━━ THE INPUT ━━

$ cat config.mk
export PLATFORM = sky130hd
export DESIGN_NAME = ita_controller
export DESIGN_NICKNAME = d
export VERILOG_FILES = /design/src/hw/ita_cfg_pkg.sv /design/src/hw/ita_step_pkg.sv /design/src/hw/ita_beat_gate.sv /design/src/hw/ita_tile_sequencer.sv /design/src/hw/ita_edge_padder.sv /design/src/hw/ita_controller.sv
export SDC_FILE = /design/constraint.sdc
export NUM_CORES = 1
export LEC_CHECK = 0
export ABC_AREA = 1
export BUFFER_PORTS_ARGS = -buffer_cell sky130_fd_sc_hd__buf_2
export CAP_MARGIN = 15
export CORE_AREA = 2 2 361 363
export CTS_CLUSTER_SIZE = 10
export DETAILED_ROUTE_END_ITERATION = 16
export DIE_AREA = 0 0 363 365
export PLACE_DENSITY = 0.47
export SYNTH_ARGS = -nofsm -noshare
export SYNTH_HDL_FRONTEND = slang
export SYNTH_SLANG_ARGS = --single-unit
$ cat constraint.sdc
create_clock -name clk_i -period 4.9 [get_ports clk_i]
set_input_delay 0.49 -clock clk_i [delete_from_list [all_inputs] [get_ports clk_i]]
set_output_delay 0.49 -clock clk_i [all_outputs]
set_load 0.03 [all_outputs]
$ cat src/hw/ita_cfg_pkg.sv
// shared widths and vector types of the tile controller
// counters and dimensions are unsigned, 16 bits wide

package ita_cfg_pkg;

  // beat and tile counters
  localparam int unsigned counter_w = 16;

  localparam int unsigned tile_cnt_w = 8;  // tiles along one matrix side
  localparam int unsigned dim_w = 16;  // matrix dimension in elements
  localparam int unsigned bias_w = 24;  // one bias lane

  // beat index inside a tile, tile position
  typedef logic [counter_w-1:0] counter_t;

  // tile counts as given by the host
  typedef logic [tile_cnt_w-1:0] tile_cnt_t;

  // outer matrix dimension
  typedef logic [dim_w-1:0] dim_t;

  // single bias element, one per lane
  typedef logic [bias_w-1:0] bias_elem_t;

endpackage

$ cat src/hw/ita_step_pkg.sv
// layer and step encodings of the tile controller
// attention layers are not supported

package ita_step_pkg;

  // layer requested by the host
  typedef enum logic [1:0] {
    Linear,
    Feedforward
  } layer_e;

  // sequencer step, Idle between layers
  typedef enum logic [1:0] {
    Idle,
    MatMul,
    F1,
    F2
  } step_e;

endpackage

$ cat src/hw/ita_beat_gate.sv
// three-way join of input, weight and bias streams with output-tile credit
// tile_dim*tile_dim/num_lanes beats per tile; fifo_depth must be at least 1

module ita_beat_gate #(
  parameter int unsigned num_lanes  = 16,
  parameter int unsigned tile_dim   = 64,
  parameter int unsigned fifo_depth = 2
) (
  input  logic                  clk_i,
  input  logic                  rst_ni,
  input  logic                  inp_valid_i,
  input  logic                  weight_valid_i,
  input  logic                  bias_valid_i,
  input  logic                  oup_valid_i,
  input  logic                  oup_ready_i,
  input  logic                  active_i,
  input  logic                  last_inner_i,
  output logic                  inp_ready_o,
  output logic                  weight_ready_o,
  output logic                  bias_ready_o,
  output logic                  calc_en_o,
  output ita_cfg_pkg::counter_t beat_idx_o,
  output logic                  tile_done_o
);

  localparam int unsigned beats_per_tile = tile_dim * tile_dim / num_lanes;
  localparam int unsigned credit_w = $clog2(fifo_depth + 1);

  ita_cfg_pkg::counter_t count_q;
  logic [credit_w-1:0]   ongoing_q;  // output tiles in flight
  logic                  open;
  logic                  accept;
  logic                  last_beat;
  logic                  push;
  logic                  pop;

  // stall once the output FIFO is full
  assign open = active_i && (ongoing_q < credit_w'(fifo_depth));

  assign inp_ready_o    = open && weight_valid_i;
  assign weight_ready_o = open && inp_valid_i;
  assign bias_ready_o   = open && weight_valid_i;

  assign accept    = open && inp_valid_i && weight_valid_i && bias_valid_i;
  assign last_beat = (count_q == ita_cfg_pkg::counter_t'(beats_per_tile - 1));

  assign calc_en_o   = accept;
  assign beat_idx_o  = count_q;
  assign tile_done_o = accept && last_beat;

  // a finished output tile takes one credit
  assign push = tile_done_o && last_inner_i;
  assign pop  = oup_valid_i && oup_ready_i && ((ongoing_q != '0) || push);

  always_ff @(posedge clk_i or negedge rst_ni) begin
    if (!rst_ni) begin
      count_q <= '0;
    end else if (accept) begin
      count_q <= last_beat ? '0 : count_q + 1'b1;  // wrap at tile end
    end
  end

  always_ff @(posedge clk_i or negedge rst_ni) begin
    if (!rst_ni) begin
      ongoing_q <= '0;
    end else if (push && !pop) begin
      ongoing_q <= ongoing_q + 1'b1;
    end else if (pop && !push) begin
      ongoing_q <= ongoing_q - 1'b1;
    end
  end

endmodule

$ cat src/hw/ita_tile_sequencer.sv
// step FSM with inner and outer tile counters for Linear and Feedforward
// tile counts must be nonzero; control inputs held while busy

module ita_tile_sequencer #(
  parameter int unsigned num_lanes = 16
) (
  input  logic                   clk_i,
  input  logic                   rst_ni,
  input  logic                   start_i,
  input  ita_step_pkg::layer_e   layer_i,
  input  ita_cfg_pkg::tile_cnt_t tile_s_i,
  input  ita_cfg_pkg::tile_cnt_t tile_e_i,
  input  ita_cfg_pkg::tile_cnt_t tile_f_i,
  input  ita_cfg_pkg::tile_cnt_t tile_p_i,
  input  ita_cfg_pkg::dim_t      seq_length_i,
  input  ita_cfg_pkg::dim_t      embed_size_i,
  input  ita_cfg_pkg::dim_t      ff_size_i,
  input  logic                   tile_done_i,
  output ita_step_pkg::step_e    step_o,
  output logic                   active_o,
  output logic                   busy_o,
  output ita_cfg_pkg::counter_t  tile_x_o,
  output ita_cfg_pkg::counter_t  tile_y_o,
  output ita_cfg_pkg::counter_t  inner_tile_o,
  output logic                   first_inner_tile_o,
  output logic                   last_inner_tile_o,
  output logic                   pad_en_o,
  output ita_cfg_pkg::dim_t      rows_o,
  output ita_cfg_pkg::dim_t      cols_o
);

  // lanes are addressed by bit slicing downstream
  if ((num_lanes == 0) || ((num_lanes & (num_lanes - 1)) != 0)) begin : g_lane_check
    $error("num_lanes must be a power of two");
  end

  ita_step_pkg::step_e   step_q;
  ita_step_pkg::step_e   next_step;
  ita_cfg_pkg::counter_t inner_q, tile_x_q, tile_y_q;
  ita_cfg_pkg::counter_t k_cnt;  // inner tiles per output tile
  ita_cfg_pkg::counter_t x_cnt;  // output tiles along x
  ita_cfg_pkg::counter_t y_cnt;
  logic                  last_x, last_y;

  // per-step extents and bounds
  always_comb begin
    k_cnt     = ita_cfg_pkg::counter_t'(tile_e_i);
    x_cnt     = ita_cfg_pkg::counter_t'(tile_p_i);
    rows_o    = seq_length_i;
    cols_o    = embed_size_i;
    pad_en_o  = 1'b0;
    next_step = ita_step_pkg::Idle;
    case (step_q)
      ita_step_pkg::F1: begin
        x_cnt     = ita_cfg_pkg::counter_t'(tile_f_i);
        cols_o    = ff_size_i;
        pad_en_o  = 1'b1;
        next_step = ita_step_pkg::F2;
      end
      ita_step_pkg::F2: begin
        k_cnt    = ita_cfg_pkg::counter_t'(tile_f_i);
        x_cnt    = ita_cfg_pkg::counter_t'(tile_e_i);
        pad_en_o = 1'b1;  // cols stay at embed_size
      end
      default: ;  // MatMul keeps the defaults, no padding
    endcase
  end

  assign y_cnt  = ita_cfg_pkg::counter_t'(tile_s_i);
  assign last_x = (tile_x_q == x_cnt - 1'b1);
  assign last_y = (tile_y_q == y_cnt - 1'b1);

  assign active_o           = (step_q != ita_step_pkg::Idle);
  assign busy_o             = active_o;  // high from start until back in Idle
  assign step_o             = step_q;
  assign tile_x_o           = tile_x_q;
  assign tile_y_o           = tile_y_q;
  assign inner_tile_o       = inner_q;
  assign first_inner_tile_o = (inner_q == '0);
  assign last_inner_tile_o  = active_o && (inner_q == k_cnt - 1'b1);

  always_ff @(posedge clk_i or negedge rst_ni) begin
    if (!rst_ni) begin
      step_q   <= ita_step_pkg::Idle;
      inner_q  <= '0;
      tile_x_q <= '0;
      tile_y_q <= '0;
    end else if (step_q == ita_step_pkg::Idle) begin
      if (start_i) begin
        step_q <= (layer_i == ita_step_pkg::Feedforward) ? ita_step_pkg::F1
                                                          : ita_step_pkg::MatMul;
      end
    end else if (tile_done_i) begin
      if (!last_inner_tile_o) begin
        inner_q <= inner_q + 1'b1;
      end else begin
        inner_q <= '0;
        if (!last_x) begin
          tile_x_q <= tile_x_q + 1'b1;
        end else begin
          tile_x_q <= '0;
          if (!last_y) begin
            tile_y_q <= tile_y_q + 1'b1;
          end else begin
            tile_y_q <= '0;
            step_q   <= next_step;  // all outer tiles of this step done
          end
        end
      end
    end
  end

endmodule

$ cat src/hw/ita_edge_padder.sv
// zeroes bias lanes and requant bits that fall outside the matrix bounds
// tile_dim a power of two; result registered on the accepted beat

module ita_edge_padder #(
  parameter int unsigned num_lanes = 16,
  parameter int unsigned tile_dim  = 64
) (
  input  logic                                  clk_i,
  input  logic                                  rst_ni,
  input  logic                                  calc_en_i,
  input  ita_cfg_pkg::counter_t                 beat_idx_i,
  input  ita_cfg_pkg::counter_t                 tile_x_i,
  input  ita_cfg_pkg::counter_t                 tile_y_i,
  input  logic                                  pad_en_i,
  input  ita_cfg_pkg::dim_t                     rows_i,
  input  ita_cfg_pkg::dim_t                     cols_i,
  input  ita_cfg_pkg::bias_elem_t [num_lanes-1:0] inp_bias_i,
  input  logic                                  requant_add_i,
  output ita_cfg_pkg::bias_elem_t [num_lanes-1:0] inp_bias_pad_o,
  output logic [num_lanes-1:0]                  requant_add_o
);

  localparam int unsigned row_bits = $clog2(tile_dim);

  ita_cfg_pkg::counter_t row;
  ita_cfg_pkg::counter_t col_base;  // column of lane 0
  logic [num_lanes-1:0]  keep;

  // beats run down the rows first, then step one lane group right
  always_comb begin
    row      = (beat_idx_i & ita_cfg_pkg::counter_t'(tile_dim - 1))
             + tile_y_i * ita_cfg_pkg::counter_t'(tile_dim);
    col_base = (beat_idx_i >> row_bits) * ita_cfg_pkg::counter_t'(num_lanes)
             + tile_x_i * ita_cfg_pkg::counter_t'(tile_dim);
    for (int lane = 0; lane < num_lanes; lane++) begin
      keep[lane] = !pad_en_i
                || ((row < rows_i)
                    && ((col_base + ita_cfg_pkg::counter_t'(lane)) < cols_i));
    end
  end

  always_ff @(posedge clk_i or negedge rst_ni) begin
    if (!rst_ni) begin
      inp_bias_pad_o <= '0;
      requant_add_o  <= '0;
    end else if (calc_en_i) begin
      for (int lane = 0; lane < num_lanes; lane++) begin
        inp_bias_pad_o[lane] <= keep[lane] ? inp_bias_i[lane] : '0;
        requant_add_o[lane]  <= keep[lane] && requant_add_i;  // one bit per lane
      end
    end
  end

endmodule

$ cat src/hw/ita_controller.sv
// tile controller top; control inputs must stay stable while busy_o is high
// only Linear and Feedforward layers

module ita_controller #(
  parameter int unsigned num_lanes  = 16,
  parameter int unsigned tile_dim   = 64,
  parameter int unsigned fifo_depth = 2
) (
  input  logic                                  clk_i,
  input  logic                                  rst_ni,
  input  logic                                  start_i,
  input  ita_step_pkg::layer_e                  layer_i,
  input  ita_cfg_pkg::tile_cnt_t                tile_s_i,
  input  ita_cfg_pkg::tile_cnt_t                tile_e_i,
  input  ita_cfg_pkg::tile_cnt_t                tile_f_i,
  input  ita_cfg_pkg::tile_cnt_t                tile_p_i,
  input  ita_cfg_pkg::dim_t                     seq_length_i,
  input  ita_cfg_pkg::dim_t                     embed_size_i,
  input  ita_cfg_pkg::dim_t                     ff_size_i,
  input  logic                                  inp_valid_i,
  output logic                                  inp_ready_o,
  input  logic                                  weight_valid_i,
  output logic                                  weight_ready_o,
  input  logic                                  bias_valid_i,
  output logic                                  bias_ready_o,
  input  logic                                  oup_valid_i,
  input  logic                                  oup_ready_i,
  input  ita_cfg_pkg::bias_elem_t [num_lanes-1:0] inp_bias_i,
  input  logic                                  requant_add_i,
  output ita_cfg_pkg::bias_elem_t [num_lanes-1:0] inp_bias_pad_o,
  output logic [num_lanes-1:0]                  requant_add_o,
  output logic                                  calc_en_o,
  output ita_step_pkg::step_e                   step_o,
  output logic                                  busy_o,
  output ita_cfg_pkg::counter_t                 tile_x_o,
  output ita_cfg_pkg::counter_t                 tile_y_o,
  output ita_cfg_pkg::counter_t                 inner_tile_o,
  output logic                                  first_inner_tile_o,
  output logic                                  last_inner_tile_o
);

  ita_cfg_pkg::counter_t beat_idx;
  logic                  tile_done;
  logic                  active;
  logic                  pad_en;
  ita_cfg_pkg::dim_t     rows, cols;

  ita_beat_gate #(
    .num_lanes (num_lanes),
    .tile_dim  (tile_dim),
    .fifo_depth(fifo_depth)
  ) u_gate (
    .clk_i         (clk_i),
    .rst_ni        (rst_ni),
    .inp_valid_i   (inp_valid_i),
    .weight_valid_i(weight_valid_i),
    .bias_valid_i  (bias_valid_i),
    .oup_valid_i   (oup_valid_i),
    .oup_ready_i   (oup_ready_i),
    .active_i      (active),
    .last_inner_i  (last_inner_tile_o),
    .inp_ready_o   (inp_ready_o),
    .weight_ready_o(weight_ready_o),
    .bias_ready_o  (bias_ready_o),
    .calc_en_o     (calc_en_o),
    .beat_idx_o    (beat_idx),
    .tile_done_o   (tile_done)
  );

  ita_tile_sequencer #(
    .num_lanes(num_lanes)
  ) u_seq (
    .clk_i             (clk_i),
    .rst_ni            (rst_ni),
    .start_i           (start_i),
    .layer_i           (layer_i),
    .tile_s_i          (tile_s_i),
    .tile_e_i          (tile_e_i),
    .tile_f_i          (tile_f_i),
    .tile_p_i          (tile_p_i),
    .seq_length_i      (seq_length_i),
    .embed_size_i      (embed_size_i),
    .ff_size_i         (ff_size_i),
    .tile_done_i       (tile_done),
    .step_o            (step_o),
    .active_o          (active),
    .busy_o            (busy_o),
    .tile_x_o          (tile_x_o),
    .tile_y_o          (tile_y_o),
    .inner_tile_o      (inner_tile_o),
    .first_inner_tile_o(first_inner_tile_o),
    .last_inner_tile_o (last_inner_tile_o),
    .pad_en_o          (pad_en),
    .rows_o            (rows),
    .cols_o            (cols)
  );

  // padding sees the beat and tile position of the current acceptance
  ita_edge_padder #(
    .num_lanes(num_lanes),
    .tile_dim (tile_dim)
  ) u_pad (
    .clk_i         (clk_i),
    .rst_ni        (rst_ni),
    .calc_en_i     (calc_en_o),
    .beat_idx_i    (beat_idx),
    .tile_x_i      (tile_x_o),
    .tile_y_i      (tile_y_o),
    .pad_en_i      (pad_en),
    .rows_i        (rows),
    .cols_i        (cols),
    .inp_bias_i    (inp_bias_i),
    .requant_add_i (requant_add_i),
    .inp_bias_pad_o(inp_bias_pad_o),
    .requant_add_o (requant_add_o)
  );

endmodule

* Word-level counts from Yosys, hierarchy flattened *
Cells that the tools add are included.

cells by class
  $add $sub $neg = 26
  order comparisons = 18
  eq/ne operators = 8
  mux-type cells = 34
  bitwise gates (word level) = 1
  reduce and logical (&&, ||, !) cells = 78

operators by type and width
  kind                                                                     number
  24-bit 2-to-1 mux                                                        16
  16-bit less-than comparator                                              17
  16-bit by 4-bit adder with 16-bit output (second input constant)         8
  16-bit by 1-bit adder with 16-bit output (second input constant)         5
  16-bit 2-to-1 mux                                                        5
  16-bit by 3-bit adder with 16-bit output (second input constant)         4
  16-bit equality test                                                     3
  1-bit logical AND                                                        44
  16-bit by 2-bit adder with 16-bit output (second input constant)         2
  8-bit by 1-bit subtractor with 9-bit output (second input constant)      3
  2-bit 2-to-1 mux                                                         10
  1-bit logical OR                                                         17
  14-bit by 16-bit adder with 16-bit output                                1
  6-bit by 16-bit adder with 16-bit output                                 1
  16-bit by 8-bit equality test with 1-bit output (second input constant)  1
  16-bit zero test                                                         1
  8-bit case mux with 2 select lines                                       1
  2-bit nonzero test                                                       7
  8-bit 2-to-1 mux                                                         1
  5-bit AND reduction                                                      1
  2-bit equality test (second input constant)                              2
  4-bit AND reduction                                                      1
  1-bit zero test                                                          3
  3-bit AND reduction                                                      1
  10 further kinds                                                         10

word-level totals
  flip-flop bits (word level) = 468
  output and inout port bits = 457
  logic and storage cells = 188

* Longest topological paths before layout *
Gate-level depths: netlist of run 1.

  word-level depth = 12
  mapped depth = 25
  mapped depth without buffers = 24

* By module *
Synthesis of run 1 repeated with hierarchy kept, for this count alone.

second synthesis, totals
  cell total of the unflattened synthesis = 3883
  area, all modules = 26900.8 um^2

by module, submodules not included
  module              times used  cells each  area each (um^2)  seq. area each (um^2)
  ita_edge_padder     1           2792        19964.1           10009.6
  ita_tile_sequencer  1           943         5803.1            1251.2
  ita_beat_gate       1           148         1133.6            450.4

* Worst setup path after synthesis of run 1 *
No wires, ideal clock.

  kind = register to register
  start point = register u_seq.tile_x_q[2] (netlist: u_seq.tile_x_o[2])
  end point = register u_pad.inp_bias_pad_o[149] (netlist name)
  setup time = 130 ps
  arrival = 3657 ps
  path slack = 1113 ps
  cell stages (with the launch flop) = 22
  path buffers = 2
  period minus slack after synthesis = 3787 ps
  cells stage by stage = dfrtp_1 > ha_1 > a21o_1 > nand2_1 > nand2_1 > a21oi_1 > nor2_1 > o21ai_0 > nand2_1 > a21oi_1 > nor2_1 > xor2_1 > ha_1 > nand2_1 > or2_2 > and3_1 > clkbuf_1 > o21ai_0 > nor2_1 > a21oi_1 > clkbuf_1 > o21ai_0

between the ends
  cells in the longest elaborated chain, start to end = 6

ends and longest elaborated chain
  what                                       RTL line                  text
  start, declared                            ita_tile_sequencer.sv:39  ita_cfg_pkg::counter_t inner_q, tile_x_q, tile_y_q;
  start signal, assigned                     ita_tile_sequencer.sv:99  tile_x_q <= tile_x_q + 1'b1;
  14-bit by 16-bit adder with 16-bit output  ita_edge_padder.sv:34     + tile_x_i * ita_cfg_pkg::counter_t'(tile_dim);
  16-bit by 3-bit adder with 16-bit output   ita_edge_padder.sv:38     && ((col_base + ita_cfg_pkg::counter_t'(lane)) < cols_i));
  16-bit less-than comparator                ita_edge_padder.sv:38
  1-bit logical AND                          ita_edge_padder.sv:38
  1-bit logical OR                           ita_edge_padder.sv:37     || ((row < rows_i)
  24-bit 2-to-1 mux                          ita_edge_padder.sv:48     inp_bias_pad_o[lane] <= keep[lane] ? inp_bias_i[lane] : '0;
  end signal, assigned by index              ita_edge_padder.sv:48
  end, declared                              ita_edge_padder.sv:19     output ita_cfg_pkg::bias_elem_t [num_lanes-1:0] inp_bias_pad_o,

Every way passes these cells.
A chain may end at the register's enable or synchronous reset.

* Worst setup path in the final report of run 1 *
  start point = register u_seq.tile_x_q[0] (netlist: u_seq.tile_x_o[0])
  end point = register u_pad.inp_bias_pad_o[112] (netlist name)

The elaborated chain is that of the path after synthesis.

━━━

- TRY IT: Every line in the data above that contains the word "stay" should be copied.

- YOUR SOLUTION:
        pad_en_o = 1'b1;  // cols stay at embed_size
// tile controller top; control inputs must stay stable while busy_o is high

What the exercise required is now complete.